Here pretty quickly, I’m going to kick off my summer work season. I can’t say that I’m not looking forward to it a little bit. Still, there is a level of dread about leaving my family for so long. There is a slightly less, but still large fear about the amount of work and questionable working environment I’m about to enter.
Still, my buddy Pauly posted a picture on his poker blog the other day that reminded me of this time last year. It’s a pretty simple picture taken by the folks from LasVegasVegas.com, but it tell a lot of stories.
There’s a lot more to this picture than I can really express. It is, in essence, what I do when I’m on the road. That’s me on the far left. Standing behind me is Dan from Pokerati. That’s Pauly to my immediate left. B.J. Nemeth, formerly of CardPlayer magazine, is beside him. The picture completes with the girls from PokerWire and poker pro Adam Schoenfeld.

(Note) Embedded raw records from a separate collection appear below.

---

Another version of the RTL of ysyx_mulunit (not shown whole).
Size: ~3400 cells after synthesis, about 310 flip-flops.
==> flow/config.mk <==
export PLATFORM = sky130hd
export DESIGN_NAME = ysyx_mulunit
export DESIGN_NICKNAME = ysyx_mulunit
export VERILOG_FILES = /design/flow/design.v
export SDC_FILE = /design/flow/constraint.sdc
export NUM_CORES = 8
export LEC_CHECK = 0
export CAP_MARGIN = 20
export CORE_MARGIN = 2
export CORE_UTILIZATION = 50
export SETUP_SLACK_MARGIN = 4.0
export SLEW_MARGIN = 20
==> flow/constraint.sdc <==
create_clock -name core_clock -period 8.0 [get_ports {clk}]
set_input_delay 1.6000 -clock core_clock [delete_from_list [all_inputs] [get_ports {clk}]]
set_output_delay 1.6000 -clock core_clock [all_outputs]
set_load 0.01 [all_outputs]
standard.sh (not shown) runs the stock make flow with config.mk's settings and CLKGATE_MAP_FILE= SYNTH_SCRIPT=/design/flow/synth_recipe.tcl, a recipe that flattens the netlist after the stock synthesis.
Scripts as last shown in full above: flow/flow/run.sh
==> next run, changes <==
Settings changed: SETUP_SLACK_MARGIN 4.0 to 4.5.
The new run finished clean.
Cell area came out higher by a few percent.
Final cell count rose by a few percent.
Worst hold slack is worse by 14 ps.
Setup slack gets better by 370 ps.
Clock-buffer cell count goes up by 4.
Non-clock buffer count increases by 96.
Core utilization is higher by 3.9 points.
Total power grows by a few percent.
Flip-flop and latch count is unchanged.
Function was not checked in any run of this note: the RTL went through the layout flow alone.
Source: an optimization exercise on an open RTL-to-GDS flow (aim: small area). Production flows keep margins and buffers that such runs may drop. The RTL was checked by simulation tests, not by an equivalence proof against the original design. The clock input has no modelled driver; a real chip could not lean on it and would need a root buffer or a full tree. Power figures rest on the tool's default switching activity, not on a simulated workload.

Setup of build 24:
## microprocessor
module microprocessor #(parameter N = 8, ROM_addressBits = 6, RF_addressBits = 3) (
  input  logic                           clk             ,
  input  logic                           rst_n           ,
  input  logic [ 3+2*(RF_addressBits):0] ROM_data        ,
  input  logic [                  N-1:0] SRAM_data       ,
  output logic                           overflowPC      ,
  output logic                           ROM_readEnable  ,
  output logic                           SRAM_readEnable ,
  output logic                           SRAM_writeEnable,
  output logic [    ROM_addressBits-1:0] ROM_address     ,
  output logic [(2**RF_addressBits)-1:0] SRAM_address    ,
  output logic [                  N-1:0] SRAM_data_in
);
Size in the first run: ~240 cells after synthesis, about 96 flip-flops, about 46 I/O pins, ~2800 um2 of cells after synthesis.
export LEC_CHECK = 0
export CAP_MARGIN = 20
export CORE_MARGIN = 2
export CORE_UTILIZATION = 40
export SLEW_MARGIN = 20
create_clock -name core_clock -period 10.0 [get_ports {clk}]
standard.sh (not shown) runs the stock make flow with config.mk's settings and CLKGATE_MAP_FILE= SYNTH_SCRIPT=/design/flow/synth_recipe.tcl, a recipe that flattens the netlist after the stock synthesis.
==> flow/flow/run.sh <==
#!/bin/bash
# Own layout flow: the standard flow (standard.sh) with three changes:
#  - synthesis is the standard flow's synthesis script (registers and names unchanged),
#    with ABC run with area-oriented scripts (flow/abc_*.script) instead of
#    ORFS's, each with and without first mapping 4:1 multiplexer trees to
#    mux4 cells (yosys muxcover, flow/mux4map.v); each variant is tried in a
#    synthesis-only run and the one giving the smallest cell area is used;
#  - the port buffers are the smallest buffer cell (buf_1);
#  - the clock tree is made by hand (flow/cts_manual.tcl): the registers
#    are split into groups by position, each driven by one buffer, and the
#    clock port drives the buffers; flow/cts_buf.txt holds the buffer cell,
#    the number of groups, how many sinks over an even share a group may
#    take, the estimated slew (ns) above which a buffer is replaced, and the
#    stronger cell that replaces it.
# Each tool's output goes to a log file in this folder: make's output to
# standard.log (and synth_<variant>.log for the trial syntheses); ORFS keeps
# its per-step logs under orfs/logs/.
set -euo pipefail
W=$PWD
mk_synth() {  # $1: abc script, $2: 1 to map mux4 first, $3: output tcl
  {
    if [[ "$2" == 1 ]]; then
      pre="yosys muxcover -mux4; yosys techmap -map $W/flow/mux4map.v;"
    else
      pre=""
    fi
    echo "proc abc {args} { set i [lsearch \$args -script]; if {\$i >= 0} { lset args [expr {\$i+1}] $1 }; $pre yosys abc {*}\$args }"
    cat "$W/synth_recipe.tcl"
  } > "$3"
}
best=""
best_area=""
variants=()
for s in "$W"/flow/abc_*.script; do
  for m in 0 1; do variants+=("$s:$m"); done
done
run_variant() {
  local s=${1%:*} m=${1##*:}
  local name="$(basename "$s" .script)_m$m"
  mk_synth "$s" "$m" "$W/synth_$name.tcl"
  sed -e "s#SYNTH_SCRIPT=[^ ]*#SYNTH_SCRIPT=$W/synth_$name.tcl#" \
      -e "s#WORK_HOME=[^ ]*#WORK_HOME=$W/try_$name#" "$W/standard.sh" > "$W/try_$name.sh"
  bash "$W/try_$name.sh" synth > "$W/synth_$name.log" 2>&1 || true
}
n=0
for v in "${variants[@]}"; do
  run_variant "$v" &
  n=$((n + 1))
  if (( n % 4 == 0 )); then wait; fi
done
wait
for v in "${variants[@]}"; do
  s=${v%:*}; m=${v##*:}
  name="$(basename "$s" .script)_m$m"
  a=$(grep -h "Chip area for module" "$W"/try_$name/reports/*/microprocessor/base/synth_stat.txt 2>/dev/null | awk '{print $NF}' | head -n 1)
  echo "$name ${a:-failed}" >> "$W/synth_choice.log"
  if [[ -n "$a" ]] && { [[ -z "$best_area" ]] || awk -v a="$a" -v b="$best_area" 'BEGIN{exit !(a < b)}'; }; then
    best=$v; best_area=$a
  fi
done
[[ -n "$best" ]] || best="$W/flow/abc_K.script:0"
echo "chosen $(basename "${best%:*}") mux4=${best##*:} $best_area" >> "$W/synth_choice.log"
rm -rf "$W"/try_abc_*
mk_synth "${best%:*}" "${best##*:}" "$W/own_synth.tcl"
sed "s#SYNTH_SCRIPT=[^ ]*#SYNTH_SCRIPT=$W/own_synth.tcl#" "$W/standard.sh" > "$W/own_standard.sh"
grep -q "SYNTH_SCRIPT=$W/own_synth.tcl" "$W/own_standard.sh"
export BUFFER_PORTS_ARGS="-buffer_cell sky130_fd_sc_hd__buf_1"
export PRE_CTS_TCL="$W/flow/cts_manual.tcl"
read -r OWN_CTS_BUF OWN_CTS_GROUPS OWN_CTS_SLACK OWN_CTS_SLEW_NS OWN_CTS_BIG_BUF < "$W/flow/cts_buf.txt"
export OWN_CTS_BUF OWN_CTS_GROUPS OWN_CTS_SLACK OWN_CTS_SLEW_NS OWN_CTS_BIG_BUF
bash "$W/own_standard.sh" > "$W/standard.log" 2>&1
==> flow/flow/abc_R.script <==
strash
 &get -n
 &fraig -x
 &put
 scorr
 dc2
 dretime
 strash
 balance
 rewrite
 refactor
 balance
 rewrite
 rewrite -z
 balance
 refactor -z
 rewrite -z
 balance
 dch -f
 amap
 topo
==> flow/flow/cts_buf.txt <==
sky130_fd_sc_hd__buf_12 3 4 0.126 sky130_fd_sc_hd__buf_16
Other scripts of this flow, unchanged in this note and not shown: flow/flow/abc_J.script, flow/flow/abc_K.script, flow/flow/abc_N.script, flow/flow/abc_O.script, flow/flow/abc_Q.script, flow/flow/cts_manual.tcl, flow/flow/mux4map.v
Input changes introduced in build 1 (baseline for comparison: build 24):
==> flow/flow/cts_buf.txt <==
sky130_fd_sc_hd__buf_12 3 4 0.118 sky130_fd_sc_hd__buf_16
removed: flow/flow/abc_R.script
==> notes.md <==
Between build 24 and build 1, the flow reports routed metal-1 wirelength increasing slightly. Taking build 24 as the reference, in build 1 power share of the clock group has increased; via count essentially unchanged; synthesized area shows no meaningful change; total wire length after detailed routing fell by 0.38%.
Background: an optimization exercise with open tools, aiming at small area, a short achievable clock period and few clock cycles. Do not read the settings as production practice.
RTL that was checked went through simulation tests only; none was proved equivalent to the original.

Design recon_top_level, start of the top module:
module recon_top_level #(parameter WIDTH = 15)(
  input  [WIDTH:0] Xo, Zo, Yo,
  input            clk,
  input            ext_reset,
  input  [1:0]     sel,
  output [WIDTH:0] mac_out,
  output [WIDTH:0] f,
  input            af_en,
  output           complete
);
Size in the first run: roughly 72 flip-flops, roughly 9400 um2 of cells after synthesis.
make LEC_CHECK=0 CAP_MARGIN=20 CORE_MARGIN=2 CORE_UTILIZATION=40 SETUP_SLACK_MARGIN=5 SLEW_MARGIN=20 finish   # period 8.5 ns
run.sh (not shown) runs the stock make flow with config.mk's settings and CLKGATE_MAP_FILE= SYNTH_SCRIPT=/design/flow/synth_recipe.tcl, a recipe that flattens the netlist after the stock synthesis.
The starting point completed without violations.
Testbench counts at the start, summed over its fixed seeds: cycles 36,243.
Next try:
- SETUP_SLACK_MARGIN: 5 -> not set
- The new run completed without violations
- design area drops by a quarter to a third
- via count drops by roughly a tenth
- non-clock buffer count drops by 174
- die area stays the same
- worst setup slack degrades by 1500 ps
- routed wire length drops by about a fifth

---

Another version of the RTL of recon_top_level (not shown whole).
Size: about 1300 cells after synthesis, roughly 85 flip-flops, roughly 0.011 sq mm of cells after synthesis.
Settings: LEC_CHECK=0, CAP_MARGIN=20, CORE_MARGIN=2, CORE_UTILIZATION=40, SLEW_MARGIN=20; clock period 8.5 ns.
The first run went through all stages and came out clean.
Then changed:
--- a/flow/config.mk
+++ b/flow/config.mk
@@ -10,2 +10,3 @@
 export CORE_UTILIZATION = 40
+export SETUP_SLACK_MARGIN = 3
 export SLEW_MARGIN = 20
The changed run passed the timing, DRC and antenna checks.
Utilization grows by 6.2 points.
Area after synthesis is unchanged.
Worst setup slack gets better by 1.2 ns.
No functional check of the RTL was part of any run of this note.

Things you don’t know by just looking at the picture:
That’s Jarl Lindholdt, a European poker pro, on the verge of potential elimination from a big-time tournament. I like a lot of things about the picture. First, look at everybody but Jarl’s eyes. They are all looking at the same place. They are all watching the center of the table where the final two cards will come out. What’s more, everybody is leaning (ever so slightly) toward the table. But look at Jarl. He’s not looking at the table. He’s looking at the dealer’s hands, as if he will be able to see the next two cards before they hit the table. There’s something about the picture that has a sense of pure…anticipation. Oh, Jarl ended up winning this hand.
Anyway, I’m 32 years old and getting ready to head back out to Vegas. I’m wondering, if New Orleans can be called The Big Easy, can Vegas be called The Big Hard?
Because, really, that would be quite fitting.